Listed entries Start Marker

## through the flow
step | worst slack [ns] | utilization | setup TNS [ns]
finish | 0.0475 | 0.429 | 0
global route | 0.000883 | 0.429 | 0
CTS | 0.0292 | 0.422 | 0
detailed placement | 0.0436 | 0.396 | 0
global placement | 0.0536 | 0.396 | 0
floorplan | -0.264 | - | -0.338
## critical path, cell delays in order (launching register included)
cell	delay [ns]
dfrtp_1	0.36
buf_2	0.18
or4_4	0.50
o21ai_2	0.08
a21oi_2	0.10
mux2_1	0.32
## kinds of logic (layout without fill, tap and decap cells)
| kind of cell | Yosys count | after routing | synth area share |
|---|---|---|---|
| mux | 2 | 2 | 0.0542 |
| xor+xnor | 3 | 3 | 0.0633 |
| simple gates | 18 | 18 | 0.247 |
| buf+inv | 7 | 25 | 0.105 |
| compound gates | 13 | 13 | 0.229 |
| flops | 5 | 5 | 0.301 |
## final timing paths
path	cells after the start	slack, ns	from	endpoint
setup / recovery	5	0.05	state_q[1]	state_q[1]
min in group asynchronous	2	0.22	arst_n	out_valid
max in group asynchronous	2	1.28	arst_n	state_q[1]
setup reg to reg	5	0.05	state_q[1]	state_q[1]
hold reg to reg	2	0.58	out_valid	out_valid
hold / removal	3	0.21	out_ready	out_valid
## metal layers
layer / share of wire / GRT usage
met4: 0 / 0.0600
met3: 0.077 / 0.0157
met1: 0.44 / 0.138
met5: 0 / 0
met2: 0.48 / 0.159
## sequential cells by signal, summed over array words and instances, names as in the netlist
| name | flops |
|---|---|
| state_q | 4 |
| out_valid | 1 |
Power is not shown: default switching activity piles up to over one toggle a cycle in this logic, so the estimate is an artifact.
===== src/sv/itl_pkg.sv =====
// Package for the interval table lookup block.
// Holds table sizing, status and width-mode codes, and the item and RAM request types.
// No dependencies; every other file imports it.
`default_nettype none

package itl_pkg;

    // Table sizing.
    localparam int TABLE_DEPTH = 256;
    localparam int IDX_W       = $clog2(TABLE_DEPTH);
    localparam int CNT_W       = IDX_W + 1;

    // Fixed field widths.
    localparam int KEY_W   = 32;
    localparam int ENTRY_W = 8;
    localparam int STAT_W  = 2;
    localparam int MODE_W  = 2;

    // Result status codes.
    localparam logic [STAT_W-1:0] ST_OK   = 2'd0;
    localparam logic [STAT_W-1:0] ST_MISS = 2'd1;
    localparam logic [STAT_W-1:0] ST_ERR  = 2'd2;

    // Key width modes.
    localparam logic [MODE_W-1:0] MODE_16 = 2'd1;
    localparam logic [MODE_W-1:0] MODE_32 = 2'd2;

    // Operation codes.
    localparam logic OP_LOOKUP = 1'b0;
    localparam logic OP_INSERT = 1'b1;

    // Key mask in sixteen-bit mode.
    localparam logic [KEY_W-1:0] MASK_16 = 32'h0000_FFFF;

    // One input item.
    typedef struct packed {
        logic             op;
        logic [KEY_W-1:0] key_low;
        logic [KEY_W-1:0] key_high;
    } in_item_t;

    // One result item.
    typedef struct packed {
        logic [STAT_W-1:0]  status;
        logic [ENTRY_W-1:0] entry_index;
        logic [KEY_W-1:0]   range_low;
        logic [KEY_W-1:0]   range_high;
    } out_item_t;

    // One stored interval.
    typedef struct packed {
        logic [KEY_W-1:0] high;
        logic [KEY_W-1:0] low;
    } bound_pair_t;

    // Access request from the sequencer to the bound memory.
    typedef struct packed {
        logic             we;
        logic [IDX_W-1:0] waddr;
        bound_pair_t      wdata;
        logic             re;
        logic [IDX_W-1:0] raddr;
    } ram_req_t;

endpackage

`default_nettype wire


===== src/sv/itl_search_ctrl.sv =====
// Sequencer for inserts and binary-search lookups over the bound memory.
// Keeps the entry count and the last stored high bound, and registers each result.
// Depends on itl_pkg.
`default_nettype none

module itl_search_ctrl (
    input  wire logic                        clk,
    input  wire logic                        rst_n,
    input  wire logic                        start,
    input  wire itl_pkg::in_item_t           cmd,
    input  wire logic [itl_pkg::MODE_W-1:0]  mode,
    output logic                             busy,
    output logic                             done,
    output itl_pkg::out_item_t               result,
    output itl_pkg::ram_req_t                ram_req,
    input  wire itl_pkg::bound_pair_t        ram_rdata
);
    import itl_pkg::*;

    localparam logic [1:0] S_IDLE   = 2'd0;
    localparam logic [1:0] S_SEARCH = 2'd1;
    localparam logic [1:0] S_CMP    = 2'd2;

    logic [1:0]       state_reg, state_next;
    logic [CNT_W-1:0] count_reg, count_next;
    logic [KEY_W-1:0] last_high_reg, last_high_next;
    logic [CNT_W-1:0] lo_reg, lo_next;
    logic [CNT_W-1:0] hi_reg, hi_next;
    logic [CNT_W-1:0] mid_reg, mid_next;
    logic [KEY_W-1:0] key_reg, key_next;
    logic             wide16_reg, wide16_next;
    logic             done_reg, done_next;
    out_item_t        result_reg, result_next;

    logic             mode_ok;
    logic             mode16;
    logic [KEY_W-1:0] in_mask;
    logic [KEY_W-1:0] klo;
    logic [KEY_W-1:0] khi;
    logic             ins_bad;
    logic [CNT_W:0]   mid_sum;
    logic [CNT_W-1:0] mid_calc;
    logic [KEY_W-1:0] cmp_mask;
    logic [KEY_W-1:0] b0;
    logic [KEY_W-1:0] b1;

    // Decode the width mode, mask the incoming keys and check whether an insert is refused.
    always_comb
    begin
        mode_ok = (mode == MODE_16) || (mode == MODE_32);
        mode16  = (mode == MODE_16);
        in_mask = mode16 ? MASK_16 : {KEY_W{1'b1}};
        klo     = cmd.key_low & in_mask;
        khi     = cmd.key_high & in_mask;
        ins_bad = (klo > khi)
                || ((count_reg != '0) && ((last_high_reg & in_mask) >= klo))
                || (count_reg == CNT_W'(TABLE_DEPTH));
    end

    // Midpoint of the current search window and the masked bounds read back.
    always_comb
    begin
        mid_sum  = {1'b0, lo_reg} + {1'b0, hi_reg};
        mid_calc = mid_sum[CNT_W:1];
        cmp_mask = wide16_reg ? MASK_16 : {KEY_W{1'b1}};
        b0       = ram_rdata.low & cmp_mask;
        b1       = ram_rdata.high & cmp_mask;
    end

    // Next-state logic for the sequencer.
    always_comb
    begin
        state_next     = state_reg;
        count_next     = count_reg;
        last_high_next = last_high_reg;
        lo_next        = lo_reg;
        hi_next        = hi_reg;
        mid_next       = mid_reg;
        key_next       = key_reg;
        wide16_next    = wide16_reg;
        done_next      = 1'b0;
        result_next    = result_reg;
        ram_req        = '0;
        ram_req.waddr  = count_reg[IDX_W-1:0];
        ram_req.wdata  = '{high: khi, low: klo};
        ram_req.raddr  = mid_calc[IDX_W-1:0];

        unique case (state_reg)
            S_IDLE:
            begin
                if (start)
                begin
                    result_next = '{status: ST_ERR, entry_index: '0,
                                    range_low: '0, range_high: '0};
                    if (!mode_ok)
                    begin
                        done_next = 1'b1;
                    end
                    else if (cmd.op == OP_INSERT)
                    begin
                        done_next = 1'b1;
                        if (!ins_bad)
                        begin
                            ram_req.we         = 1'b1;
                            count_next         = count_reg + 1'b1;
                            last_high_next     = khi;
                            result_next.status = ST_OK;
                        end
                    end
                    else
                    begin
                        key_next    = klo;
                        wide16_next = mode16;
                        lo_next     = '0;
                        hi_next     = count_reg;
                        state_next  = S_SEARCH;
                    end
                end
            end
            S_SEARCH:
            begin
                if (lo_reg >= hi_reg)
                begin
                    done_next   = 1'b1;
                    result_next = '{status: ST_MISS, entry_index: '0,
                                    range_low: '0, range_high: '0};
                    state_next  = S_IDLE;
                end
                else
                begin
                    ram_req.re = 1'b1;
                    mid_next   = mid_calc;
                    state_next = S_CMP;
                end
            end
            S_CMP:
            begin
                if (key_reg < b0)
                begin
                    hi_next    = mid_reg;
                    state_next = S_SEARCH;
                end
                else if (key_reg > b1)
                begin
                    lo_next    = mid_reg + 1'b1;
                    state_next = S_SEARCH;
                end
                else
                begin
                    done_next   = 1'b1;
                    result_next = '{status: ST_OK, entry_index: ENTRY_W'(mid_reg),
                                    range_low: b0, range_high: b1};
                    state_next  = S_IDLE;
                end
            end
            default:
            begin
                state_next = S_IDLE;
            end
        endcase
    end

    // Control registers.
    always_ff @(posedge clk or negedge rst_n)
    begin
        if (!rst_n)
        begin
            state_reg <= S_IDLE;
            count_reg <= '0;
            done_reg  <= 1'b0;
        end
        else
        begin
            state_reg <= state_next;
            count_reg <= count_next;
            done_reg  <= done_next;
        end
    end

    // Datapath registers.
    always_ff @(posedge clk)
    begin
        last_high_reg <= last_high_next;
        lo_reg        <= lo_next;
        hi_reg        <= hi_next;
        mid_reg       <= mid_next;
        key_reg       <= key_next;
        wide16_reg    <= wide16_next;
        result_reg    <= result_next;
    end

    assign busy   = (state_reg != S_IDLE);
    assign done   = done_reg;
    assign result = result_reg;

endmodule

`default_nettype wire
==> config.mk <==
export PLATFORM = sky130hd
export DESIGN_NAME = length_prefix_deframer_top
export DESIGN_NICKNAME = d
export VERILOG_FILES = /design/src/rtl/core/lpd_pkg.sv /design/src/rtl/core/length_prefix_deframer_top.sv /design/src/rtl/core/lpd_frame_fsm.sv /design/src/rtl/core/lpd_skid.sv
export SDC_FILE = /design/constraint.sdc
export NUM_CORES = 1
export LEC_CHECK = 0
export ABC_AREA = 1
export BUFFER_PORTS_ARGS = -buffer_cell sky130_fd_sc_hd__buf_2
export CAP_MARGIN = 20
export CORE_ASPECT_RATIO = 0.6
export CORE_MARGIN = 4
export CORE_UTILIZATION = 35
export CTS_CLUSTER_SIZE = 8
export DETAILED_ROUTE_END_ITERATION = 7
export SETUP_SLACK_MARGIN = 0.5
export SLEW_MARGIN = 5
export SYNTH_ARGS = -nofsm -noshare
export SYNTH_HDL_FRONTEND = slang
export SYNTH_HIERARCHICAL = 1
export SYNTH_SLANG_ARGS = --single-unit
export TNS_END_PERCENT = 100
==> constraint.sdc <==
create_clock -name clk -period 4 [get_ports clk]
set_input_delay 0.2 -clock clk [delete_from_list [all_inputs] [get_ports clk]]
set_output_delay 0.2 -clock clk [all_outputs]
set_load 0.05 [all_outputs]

Listed entries End Marker

Output the lines of the records above exactly as they appear, from the line containing "max in group" through the line containing "out_valid | 1 |".

max in group asynchronous	2	1.28	arst_n	state_q[1]
setup reg to reg	5	0.05	state_q[1]	state_q[1]
hold reg to reg	2	0.58	out_valid	out_valid
hold / removal	3	0.21	out_ready	out_valid
## metal layers
layer / share of wire / GRT usage
met4: 0 / 0.0600
met3: 0.077 / 0.0157
met1: 0.44 / 0.138
met5: 0 / 0
met2: 0.48 / 0.159
## sequential cells by signal, summed over array words and instances, names as in the netlist
| name | flops |
|---|---|
| state_q | 4 |
| out_valid | 1 |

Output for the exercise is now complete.